Thus, EGCG-insulin complex’s degradation by trypsin/ chymotrypsin appears to be highly sensitive to a rise in temperature. One explanation to that might be that the vulnerable sites on insulin chain that were normally susceptible to trypsin/chymotrypsin action and were originally shielded by EGCG-insulin complex formation became exposed to the enzymes at higher temperatures (37°C). Perhaps this was related to hydrogen bounds weakening as the temperature increased from 25°C to 37°C [27]. Further investigations are needed to ascertain this temperature-dependent sensitivity of the complex to its denaturation by the enzymes.
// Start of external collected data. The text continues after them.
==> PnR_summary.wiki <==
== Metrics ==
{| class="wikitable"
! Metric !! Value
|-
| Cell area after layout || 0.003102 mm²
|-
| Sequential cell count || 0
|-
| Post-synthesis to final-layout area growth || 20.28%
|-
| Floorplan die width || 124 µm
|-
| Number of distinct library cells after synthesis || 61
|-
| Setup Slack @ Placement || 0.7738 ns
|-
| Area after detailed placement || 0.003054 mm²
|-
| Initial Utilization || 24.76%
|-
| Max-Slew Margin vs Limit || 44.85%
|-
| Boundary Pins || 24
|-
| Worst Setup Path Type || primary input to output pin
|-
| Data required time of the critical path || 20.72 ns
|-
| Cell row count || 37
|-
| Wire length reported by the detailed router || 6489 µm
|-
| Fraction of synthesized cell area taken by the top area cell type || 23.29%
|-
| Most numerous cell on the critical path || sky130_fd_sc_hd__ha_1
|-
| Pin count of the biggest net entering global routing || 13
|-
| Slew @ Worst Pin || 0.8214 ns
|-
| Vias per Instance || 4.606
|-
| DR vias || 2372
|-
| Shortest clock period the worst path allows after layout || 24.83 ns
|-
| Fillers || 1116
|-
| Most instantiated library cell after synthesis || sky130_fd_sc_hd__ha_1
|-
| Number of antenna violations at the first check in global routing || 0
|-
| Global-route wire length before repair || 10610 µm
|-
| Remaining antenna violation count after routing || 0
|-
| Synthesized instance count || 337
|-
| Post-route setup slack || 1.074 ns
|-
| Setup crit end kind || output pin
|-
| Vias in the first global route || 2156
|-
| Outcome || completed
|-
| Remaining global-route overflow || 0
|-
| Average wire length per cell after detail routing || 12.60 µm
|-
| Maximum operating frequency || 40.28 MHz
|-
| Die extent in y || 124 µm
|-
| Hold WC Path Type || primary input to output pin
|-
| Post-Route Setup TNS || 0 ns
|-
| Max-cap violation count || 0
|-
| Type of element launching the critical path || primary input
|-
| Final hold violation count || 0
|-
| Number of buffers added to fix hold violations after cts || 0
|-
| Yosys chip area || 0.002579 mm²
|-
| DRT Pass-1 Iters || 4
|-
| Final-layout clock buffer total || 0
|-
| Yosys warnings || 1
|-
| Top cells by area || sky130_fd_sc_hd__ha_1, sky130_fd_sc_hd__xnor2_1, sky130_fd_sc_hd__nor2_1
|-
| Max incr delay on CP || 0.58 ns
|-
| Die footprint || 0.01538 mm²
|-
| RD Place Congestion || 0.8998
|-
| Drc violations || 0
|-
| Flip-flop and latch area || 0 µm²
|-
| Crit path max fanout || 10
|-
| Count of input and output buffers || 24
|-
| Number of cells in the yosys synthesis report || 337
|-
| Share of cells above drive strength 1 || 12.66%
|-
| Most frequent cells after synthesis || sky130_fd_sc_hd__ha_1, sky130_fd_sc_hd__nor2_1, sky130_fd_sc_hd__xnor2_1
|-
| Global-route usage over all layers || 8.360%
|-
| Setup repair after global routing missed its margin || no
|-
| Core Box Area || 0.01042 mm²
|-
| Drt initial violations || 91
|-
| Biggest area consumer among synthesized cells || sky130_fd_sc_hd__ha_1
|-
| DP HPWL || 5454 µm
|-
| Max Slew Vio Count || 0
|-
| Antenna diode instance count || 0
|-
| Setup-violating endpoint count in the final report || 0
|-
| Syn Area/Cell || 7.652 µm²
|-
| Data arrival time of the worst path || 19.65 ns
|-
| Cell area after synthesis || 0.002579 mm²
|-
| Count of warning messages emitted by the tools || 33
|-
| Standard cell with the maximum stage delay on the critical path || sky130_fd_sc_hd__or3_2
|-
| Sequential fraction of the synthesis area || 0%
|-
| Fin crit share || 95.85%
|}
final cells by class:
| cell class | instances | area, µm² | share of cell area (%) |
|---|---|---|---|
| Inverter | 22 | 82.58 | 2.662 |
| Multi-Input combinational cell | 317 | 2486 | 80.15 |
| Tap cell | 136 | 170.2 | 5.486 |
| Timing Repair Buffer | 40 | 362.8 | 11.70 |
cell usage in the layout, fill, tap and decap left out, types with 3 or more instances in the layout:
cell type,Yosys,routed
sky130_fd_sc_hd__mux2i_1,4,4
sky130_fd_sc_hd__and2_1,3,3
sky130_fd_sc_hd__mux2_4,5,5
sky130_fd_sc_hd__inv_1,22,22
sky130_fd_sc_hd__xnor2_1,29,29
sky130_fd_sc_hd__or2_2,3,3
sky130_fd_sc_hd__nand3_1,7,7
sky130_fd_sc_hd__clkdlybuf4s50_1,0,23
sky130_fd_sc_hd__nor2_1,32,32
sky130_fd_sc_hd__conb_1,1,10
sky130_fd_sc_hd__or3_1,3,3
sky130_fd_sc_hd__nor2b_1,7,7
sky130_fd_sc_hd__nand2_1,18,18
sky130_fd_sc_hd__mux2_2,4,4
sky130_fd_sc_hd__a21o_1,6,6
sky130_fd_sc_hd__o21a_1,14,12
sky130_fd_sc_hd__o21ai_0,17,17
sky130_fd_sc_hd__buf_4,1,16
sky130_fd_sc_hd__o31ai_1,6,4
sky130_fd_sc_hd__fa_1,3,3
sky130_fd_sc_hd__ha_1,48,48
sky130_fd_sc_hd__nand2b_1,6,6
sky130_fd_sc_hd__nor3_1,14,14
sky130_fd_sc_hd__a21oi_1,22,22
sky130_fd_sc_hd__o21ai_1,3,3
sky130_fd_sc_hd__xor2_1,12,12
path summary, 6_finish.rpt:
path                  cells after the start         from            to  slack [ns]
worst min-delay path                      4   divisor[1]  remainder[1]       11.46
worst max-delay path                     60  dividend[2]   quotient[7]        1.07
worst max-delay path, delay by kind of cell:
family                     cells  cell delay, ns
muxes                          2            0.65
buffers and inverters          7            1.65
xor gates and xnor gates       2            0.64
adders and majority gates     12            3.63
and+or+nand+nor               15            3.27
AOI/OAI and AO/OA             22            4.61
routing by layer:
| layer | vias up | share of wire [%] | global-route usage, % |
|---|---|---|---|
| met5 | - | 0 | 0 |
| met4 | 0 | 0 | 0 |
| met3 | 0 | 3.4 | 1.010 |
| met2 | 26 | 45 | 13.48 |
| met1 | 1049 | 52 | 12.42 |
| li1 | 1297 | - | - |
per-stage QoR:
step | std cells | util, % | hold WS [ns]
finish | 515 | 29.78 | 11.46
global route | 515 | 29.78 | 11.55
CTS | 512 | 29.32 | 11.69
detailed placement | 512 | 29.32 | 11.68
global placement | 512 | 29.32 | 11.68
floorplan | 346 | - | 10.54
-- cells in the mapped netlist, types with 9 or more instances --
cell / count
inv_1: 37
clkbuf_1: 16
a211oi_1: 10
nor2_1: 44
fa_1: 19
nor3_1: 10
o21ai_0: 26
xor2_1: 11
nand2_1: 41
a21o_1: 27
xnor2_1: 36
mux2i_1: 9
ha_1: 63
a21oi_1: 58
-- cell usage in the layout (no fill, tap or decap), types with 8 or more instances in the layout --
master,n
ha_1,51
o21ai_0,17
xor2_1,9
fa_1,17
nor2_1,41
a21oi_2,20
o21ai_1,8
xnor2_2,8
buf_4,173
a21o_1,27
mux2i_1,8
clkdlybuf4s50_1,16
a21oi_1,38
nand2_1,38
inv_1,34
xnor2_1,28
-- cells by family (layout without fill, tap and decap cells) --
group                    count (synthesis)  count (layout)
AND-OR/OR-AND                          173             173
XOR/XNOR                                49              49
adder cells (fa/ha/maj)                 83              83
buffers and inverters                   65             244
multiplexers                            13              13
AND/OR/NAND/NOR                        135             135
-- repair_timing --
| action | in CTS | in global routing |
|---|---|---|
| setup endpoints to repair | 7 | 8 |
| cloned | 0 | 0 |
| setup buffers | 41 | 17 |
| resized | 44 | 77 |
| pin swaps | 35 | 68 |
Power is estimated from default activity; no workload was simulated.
$ cat flow/constraint.sdc
current_design fulladder_usk

set clk_period 11.7
set clk_io_pct 0.2

create_clock -name clk0 -period $clk_period

set non_clock_inputs [all_inputs -no_clocks]
set_input_delay [expr $clk_period * $clk_io_pct] -clock clk0 $non_clock_inputs
set_output_delay [expr $clk_period * $clk_io_pct] -clock clk0 [all_outputs]
$ cat flow/run.sh
#!/bin/bash
# OpenROAD 26Q1-2900-gdf79404cd8, Yosys 0.63+post, stock flow scripts
make -C /OpenROAD-flow-scripts/flow DESIGN_CONFIG=/design/flow/config.mk WORK_HOME=/design/flow/orfs finish
$ cat flow/config.mk
export PLATFORM = sky130hd
export DESIGN_NAME = fulladder_usk
export DESIGN_NICKNAME = fulladder_usk
export VERILOG_FILES = /design/flow/design.v
export SDC_FILE = /design/flow/constraint.sdc
export NUM_CORES = 4
export LEC_CHECK = 1
export CORE_AREA = 10 10 99 99
export DIE_AREA = 0 0 109 109
$ cat flow/design.v
package alu_opcodes_pkg;
parameter ALU_OP_WIDTH = 5;
parameter ALU_ADD  = 5'b00000;
parameter ALU_SUB  = 5'b01000;
parameter ALU_XOR  = 5'b00100;
parameter ALU_OR   = 5'b00110;
parameter ALU_AND  = 5'b00111;
parameter ALU_SRA  = 5'b01101;
parameter ALU_SRL  = 5'b00101;
parameter ALU_SLL  = 5'b00001;
parameter ALU_LTS  = 5'b11100;
parameter ALU_LTU  = 5'b11110;
parameter ALU_GES  = 5'b11101;
parameter ALU_GEU  = 5'b11111;
parameter ALU_EQ   = 5'b11000;
parameter ALU_NE   = 5'b11001;
parameter ALU_SLTS = 5'b00010;
parameter ALU_SLTU = 5'b00011;
endpackage
package csr_pkg;
  localparam CSR_RW          = 3'b001;
  localparam CSR_RS          = 3'b010;
  localparam CSR_RC          = 3'b011;
  localparam CSR_RWI         = 3'b101;
  localparam CSR_RSI         = 3'b110;
  localparam CSR_RCI         = 3'b111;
  localparam MIE_ADDR        = 12'h304;
  localparam MTVEC_ADDR      = 12'h305;
  localparam MSCRATCH_ADDR   = 12'h340;
  localparam MEPC_ADDR       = 12'h341;
  localparam MCAUSE_ADDR     = 12'h342;
endpackage
`timescale 1ns / 1ps
module fulladder(
                input   a_i,
                input   b_i,
                input   carry_i,
                output  sum_o,
                output  carry_o
    );
assign sum_o = a_i ^ b_i ^ carry_i;
assign carry_o = (a_i & b_i) | ( carry_i & a_i) | (carry_i & b_i);  
endmodule
module fulladder4(
  input  logic [3:0] a_i, 
  input  logic [3:0] b_i, 
  input  logic       carry_i,
  output logic [3:0] sum_o,
  output logic       carry_o
);
genvar i;
logic [3:0] carry_signals [0:3];
generate
  for (i = 0; i < 4; i = i + 1) begin : newgen
    fulladder f (
      .a_i(a_i[i]),
      .b_i(b_i[i]),
      .carry_i(i == 0 ? carry_i : carry_signals[i-1]),
      .sum_o(sum_o[i]),
      .carry_o(carry_signals[i])
    );
  end
endgenerate
assign carry_o = carry_signals[3];
endmodule
module fulladder_usk(
  input  logic [31:0] a_i,
  input  logic [31:0] b_i,
  input logic         carry_i,
  output logic [31:0] sum_o,
  output logic        carry_o
);
  genvar i;
  logic [7:0] carry_signals;
  generate
    for (i = 0; i < 8; i = i + 1) begin : newgen
      fulladder4 f (
        .a_i(a_i[4*i +: 4]),
        .b_i(b_i[4*i +: 4]),
        .carry_i(i == 0 ? carry_i : carry_signals[i-1]),
        .sum_o(sum_o[4*i +: 4]),
        .carry_o(carry_signals[i])
      );
    end
  endgenerate
  assign carry_o = carry_signals[7];
endmodule
==> impl_metrics.py <==
# Auto-generated metrics
metrics = {
    "global_route": {
        "grt_pass1_vias": 943,
        "grtUsageTotal_pct": 5.18,
        "grt_overflow": 0,
        "grt_max_degree": 2,
        "grt_antenna_before_repair": 0,
        "grt_pass1_wl_um": 4810,
    },
    "synth": {
        "area_leaders": "fa_1 70%, buf_4 26%, inv_1 4.1%",
        "ys_cells": 74,
        "ys_types": 3,
        "top_area_share_pct": 69.8,
        "synthTopCellsByCount": "32 x buf_4, 32 x fa_1, 10 x inv_1",
        "ys_area_um2": 918,
        "synth_top_cell_by_area": "fa_1",
        "synth_warnings": 2,
        "syn_inst": 74,
        "synth.avg_cell_area_um2": 12.4,
        "yosysSeqAreaShare_pct": 0,
        "synth_area_um2": 918,
    },
    "timing": {
        "drv_slew": 0,
        "setup_violations": 14,
        "worstMarginPinSlew_ps": 127,
        "min_period_over_period_pct": 137,
        "final_hold_viol_count": 0,
        "relSlewSlack_pct": 91.5,
        "worst_hold_slack_ps": 5430,
        "fin_tns_setup_ps": -34070,
        "layout_setup_ws_ps": -4350,
        "min_period_ps": 16050,
        "rsz0062_at_grt": "yes",
        "max_freq_mhz": 62.3,
    },
    "pwr": {
        "clkPwrFrac_pct": 0,
        "p_leak_nw": 0.664,
        "switching_share_pct": 29.6,
        "intPower_uw": 60.8,
        "combPwrFrac_pct": 100.0,
        "p_seq_share_pct": 0,
        "p_sw_uw": 25.6,
        "p_per_area_mw_per_mm2": 47.5,
        "irDropWorstVdd_mv": 0.0136,
    },
    "critical_path": {
        "crit_top_cell": "fa_2",
        "crit_slowest_cell": "fa_1",
        "slowest_delay_ps": 390,
        "cp_max_fo": 1,
        "crit_type": "in -> out",
        "required_ps": 9360,
        "startpoint_type": "primary input",
        "crit_path_end_kind": "output port",
        "startpoint": "a_i[0]",
        "critPathArrivalTime_ps": 13710,
    },
    "cells_and_area": {
        "layout-drive-gt1-share_pct": 37.9,
        "clock_buffers": 0,
        "logic_area_um2": 718,
        "areaGrowthSynthToFinish_pct": 98.0,
        "flops": 0,
        "finalNonFillerCells": 242,
        "ff_latch_area_um2": 0,
        "fill_cells": 838,
    },
    "flow_run": {
        "cap_viol_max_count": 0,
        "tool_warnings": 35,
    },
    "drt": {
        "drc": 0,
        "drt-total-wl_um": 3240,
        "wl_per_cell_um": 13.4,
        "drt.antenna.violating_nets": 0,
        "diodes": 0,
        "vias": 749,
        "vias_per_cell": 3.10,
        "first_iter_violations": 0,
        "dr.pass1.iters": 1,
    },
    "floorplanning": {
        "std_cell_rows": 32,
        "core_mm2": 0.00773,
        "io-pin-count": 98,
        "dieHeight_um": 109,
        "die.size.x_um": 109,
        "core_util_floorplan_pct": 11.9,
        "chipArea_mm2": 0.0119,
    },
    "clock_network": {
        "post_cts_buffers": 0,
        "ctsHoldBuffers": 0,
    },
    "hold_path": {
        "holdPathStages": 5,
        "min-delay-start": "b_i[31]",
        "min_path_type": "in -> out",
        "hold-path-endpoint": "sum_o[31]",
    },
    "placed_design": {
        "dp_slack_ps": -5290,
        "portBuffers": 98,
        "gp_congestion": 0.883,
        "dp.final_hpwl_um": 3190,
        "dp_cells": 242,
    },
    "run_status": {
        "violations": "negative setup slack",
        "outcome": "finished with violations",
    },
}
[final cells by class]
class	count	share of cell area, %
Multi-Input combinational cell	32	39.5
Inverter	10	3.03
Tap cell	102	7.02
Timing Repair Buffer	98	50.4
[worst max-delay path by stage]
stage / to / slack (ps) / cells past startpoint
finish: sum_o[31] / -4350 / 38
global route: sum_o[31] / -4690 / 38
CTS: sum_o[31] / -4420 / 38
[logic make-up (layout without fill, tap and decap cells)]
kind of cell / after synthesis / count (layout) / share of synthesized area (%)
adders and majority gates: 32 / 32 / 69.8
buffers and inverters: 42 / 108 / 30.2
[cells in the final DEF (no fill, tap or decap), drive strengths merged]
cell / instances
buf: 17
clkdlybuf4s50: 77
dlygate4sd2: 3
dlymetal6s2s: 1
fa: 32
inv: 10
[routing by layer]
metal	vias to the layer above	track usage (%)	routed length, um
li1	313	-	-
met1	338	6.35	1290
met2	98	7.16	1060
met3	0	4.60	883
met4	0	0	0
met5	-	0	0
[critical path, delay by kind of cell]
family	cells	cell delay, ps
adder cells (fa/ha/maj)	32	10930
buffers and inverters	6	400
[power groups by stage]
stage | sequential, mW | clock [mW] | combinational [mW]
5_1_grt | 0 | 0 | 0.101
6_report | 0 | 0 | 0.0864
4_1_cts | 0 | 0 | 0.0907
[per-stage QoR]
stage	instance area, um^2	power, mW	util, %
floorplan	1020	0.0484	-
global placement	1880	0.0995	24.4
detailed placement	1880	0.100	24.4
CTS	1820	0.0907	23.5
global route	1820	0.101	23.5
finish	1820	0.0864	23.5
[what timing repair did]
action,CTS,global route
pin swaps,0,0
cloned,0,0
resized,65,1
endpoints found under the hold margin,0,0
setup endpoints to repair,17,16
Power and IR drop assume default switching activity.
==> ./config.mk <==
export PLATFORM = sky130hd
export DESIGN_NAME = rf_riscv
export DESIGN_NICKNAME = rf_riscv
export VERILOG_FILES = /design/flow/design.v
export SDC_FILE = /design/flow/constraint.sdc
export NUM_CORES = 4
export LEC_CHECK = 1
export CORE_UTILIZATION = 40
==> ./run.sh <==
#!/bin/bash
# OpenROAD 26Q1-2900-gdf79404cd8, Yosys 0.63+post, stock flow scripts
make -C /OpenROAD-flow-scripts/flow DESIGN_CONFIG=/design/flow/config.mk WORK_HOME=/design/flow/orfs finish
==> ./constraint.sdc <==
current_design rf_riscv

set clk_period 5.9
set clk_io_pct 0.2

create_clock -name clk0 -period $clk_period [get_ports {clk_i}]

set non_clock_inputs [all_inputs -no_clocks]
set_input_delay [expr $clk_period * $clk_io_pct] -clock clk0 $non_clock_inputs
set_output_delay [expr $clk_period * $clk_io_pct] -clock clk0 [all_outputs]
==> ./design.v <==
package alu_opcodes_pkg;
parameter ALU_OP_WIDTH = 5;
parameter ALU_ADD  = 5'b00000;
parameter ALU_SUB  = 5'b01000;
parameter ALU_XOR  = 5'b00100;
parameter ALU_OR   = 5'b00110;
parameter ALU_AND  = 5'b00111;
parameter ALU_SRA  = 5'b01101;
parameter ALU_SRL  = 5'b00101;
parameter ALU_SLL  = 5'b00001;
parameter ALU_LTS  = 5'b11100;
parameter ALU_LTU  = 5'b11110;
parameter ALU_GES  = 5'b11101;
parameter ALU_GEU  = 5'b11111;
parameter ALU_EQ   = 5'b11000;
parameter ALU_NE   = 5'b11001;
parameter ALU_SLTS = 5'b00010;
parameter ALU_SLTU = 5'b00011;
endpackage
package csr_pkg;
  localparam CSR_RW          = 3'b001;
  localparam CSR_RS          = 3'b010;
  localparam CSR_RC          = 3'b011;
  localparam CSR_RWI         = 3'b101;
  localparam CSR_RSI         = 3'b110;
  localparam CSR_RCI         = 3'b111;
  localparam MIE_ADDR        = 12'h304;
  localparam MTVEC_ADDR      = 12'h305;
  localparam MSCRATCH_ADDR   = 12'h340;
  localparam MEPC_ADDR       = 12'h341;
  localparam MCAUSE_ADDR     = 12'h342;
endpackage
`timescale 1ns / 1ps
module rf_riscv(
                input   logic         clk_i,
                input   logic         write_enable_i,
                input   logic  [4:0]  read_addr1_i,
                input   logic  [4:0]  read_addr2_i,
                input   logic  [4:0]  write_addr_i,
                input   logic  [31:0] write_data_i,
                output  logic  [31:0] read_data1_o,
                output  logic  [31:0] read_data2_o
    );
logic [31:0] rf_mem[31:0];
always_ff @(posedge clk_i)
  begin
  if(write_enable_i)
     rf_mem[write_addr_i]<=write_data_i;
  end
assign read_data1_o = (read_addr1_i==0)? 0:rf_mem[read_addr1_i];
assign read_data2_o = (read_addr2_i==0)? 0:rf_mem[read_addr2_i];
endmodule
==> notes.md <==
Implementation results.

The flow ran to the end, and the final reports show no timing, DRC or antenna violations. In this run, synthesis produced a sequential element count of 1024. The part of the Yosys area used for sequential elements is 0.655. The clock sink count is 1024. In the global route stage, overall resource usage came out at 0.277. The largest register by flop count is rf_mem.

The post-detailed-route count of antenna-violating nets is 0. The first global-routing pass estimated 211 mm of wire. The max-slew check reports its worst relative slack as 0.319. The initial antenna violation count is 11. In the final layout, the registers with the most flip-flops are rf_mem (1024). Buffers added to address setup during post-CTS repair amount to 0. The number of flip-flops under the largest register name is 1024.

The startpoint type of the worst setup path is a primary input. The number of maximum-capacitance violations recorded for the run is 0. The share of total power consumed by net switching is 0.226. The transition time at the pin with the least slew margin is 1.02 ns. Yosys stat counts 2400 cells in the synthesized netlist. The post-detailed-placement half-perimeter wirelength is 92.2 mm. Global routing finished with a remaining overflow of 0. The relative contribution of sequential cells to total power is 0.497. The worst-case hold slack is 1.33 ns. Across all layers, the routed design uses 26900 vias. The width of the die is 345 um. The number of H-tree branching levels is 3. The average instance area after synthesis is 19.6 um2. The sum of routed wire length over all layers is 149 mm. The clock-pin slew on the worst setup and hold paths is 0.06 ns.

The commonest cells after synthesis are 1024 x edfxtp_1, 425 x mux4_2, 183 x mux2i_1, 104 x clkbuf_1, 65 x nand2_1. Warnings raised by the tools during the run amount to 26. In the final layout, flip-flops and latches occupy 0.0307 mm2. The power per standard cell area is 301 mW/mm2. Post-CTS repair changed the size of 0 cells. The count of buffers from port buffering is 112. Of all cell types, the one taking the most synthesized area is edfxtp_1. After synthesis, the cell types taking the most area are edfxtp_1 65%, mux4_2 20%, mux2i_1 3.9%. The total of endpoints with negative setup slack in the final report is 0. The worst setup path is captured at an output port.

For reference, the final report shows the max-slew violation count at 0. The clock tree root driver cell is clkbuf_16. The arrival time at the worst endpoint is 4.48 ns.

The floorplan core density is 0.404. The final design area excluding fillers is 0.0545 mm2. The synthesized netlist has a Yosys-reported chip area of 0.0470 mm2.

Counting the warning lines in the Yosys log gives 1. The power report attributes to the clock group a share of 0.409. The path class of the tightest hold or removal check is in -> reg. For this run the top cell type by instance count after synthesis was edfxtp_1. The end of the worst hold path is rf_mem[27][7].

Looking at hold timing, the worst path starts from write_data_i[7]. The maximum clock frequency is 177 MHz. The number of placement rows is 125.

The total negative slack is 0 ns. The final cell count without fillers is 4214. From synthesis to final layout, the design area changed by 16.0%. The vertical die dimension is 345 um. The count of placed standard cells including taps is 4015.

Setup repair after global routing left no endpoint under its margin. The I/O pin total is 113. The reported leakage power is 17.5 nW. STA lists the maximum fanout along the critical path as 31.

Looking at the VDD voltage map, the peak drop is 236 uV. The final power report lists total power as 16.4 mW. The number of global-route vias before repair is 30500. The netlist uses 40 different library cells. The number of clock buffers added by TritonCTS is 105. Per the log, the first TritonRoute iteration ended with a DRC count of 1599. The fraction of synthesis flops using an asynchronous set or reset pin is 0.

The commonest register cell is edfxtp_1. The core region is 0.116 mm2. The reported net switching power is 3.70 mW. The floorplan step defined a die boundary enclosing 0.119 mm2. The final routed DRC violation total is 0. The final timing report lists a hold violation count of 0. The proportion of netlist area held by the largest area contributor is 0.655. The worst hold path passes through 2 cells. The post-layout period usage of the worst path is 0.960. The cell area reported after detailed placement is 0.0510 mm2.

At the end of routability-driven placement, the weighted congestion stood at 0.905. The area taken by multi-input combinational cells is reported as 0.0154 mm2. The combinational group share of total power is 0.094.

The filler cells instantiated in the layout total 9377. The synthesized design contains 1024 enable-type register cells. For the finished layout, the period the worst path requires is 5.66 ns.

The routed design shows a wire length per standard cell of 35.3 um. The worst endpoint required time is 4.72 ns. The share of cells above drive strength 1 is 0.305. TritonCTS built the clock tree.

The critical path in this run is classified as in -> out. The gate count after technology mapping is 2400. The quantity of hold-fixing buffers added after cts is 0. The cell area that synthesis handed to floorplanning was 0.0470 mm2. The detailed-routing iteration count for the pre-antenna-repair pass is 5.

The via density per instance is 6.39. The number of buffers between clock root and the deepest sink is 3. Cell internal power was estimated by the tool at 12.7 mW.

Entering global routing, the biggest net connects 66 pins.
The implication of this study is that although insulin could form a complex with EGCG at room temperature, shielding its susceptible sites from trypsin/chymotrypsin proteolytic action, this protection lessened greatly and perhaps totally disappeared, at 37°C. Thus, the oral administration of EGCG-insulin complex in a form of enteric coated delivery system (to protect insulin from the action of pepsin) would not be expected to render any improvement in insulin bioavailability over that seen with insulin alone. Furthermore, any freed EGCG from the complex would not be expected to have a significant inhibitory activity on the enzymes (i.e., trypsin and chymotrypsin) in vivo because of the presence of salivary proline-rich proteins would protect the digestive enzymes from EGCG inhibitory effect [18]. From all practical points of view, EGCG cannot be expected to protect insulin administered orally from the degradative proteolytic action presents in the GI track.
Conclusion
In summary, the complex formation between EGCG and insulin did not protect insulin from the proteolytic action of pepsin, while EGCG-insulin complex rendered the degradative activity of trypsin and chymotrypsin on insulin less pronounced at room temperature. The stability of insulin in solution as EGCG-insulin complex in the presence of trypsin/chymotrypsin was found to be temperaturedependent. EGCG did not protect insulin from the action of proteolytic enzymes at 37°C, the one expected to be encountered in vivo.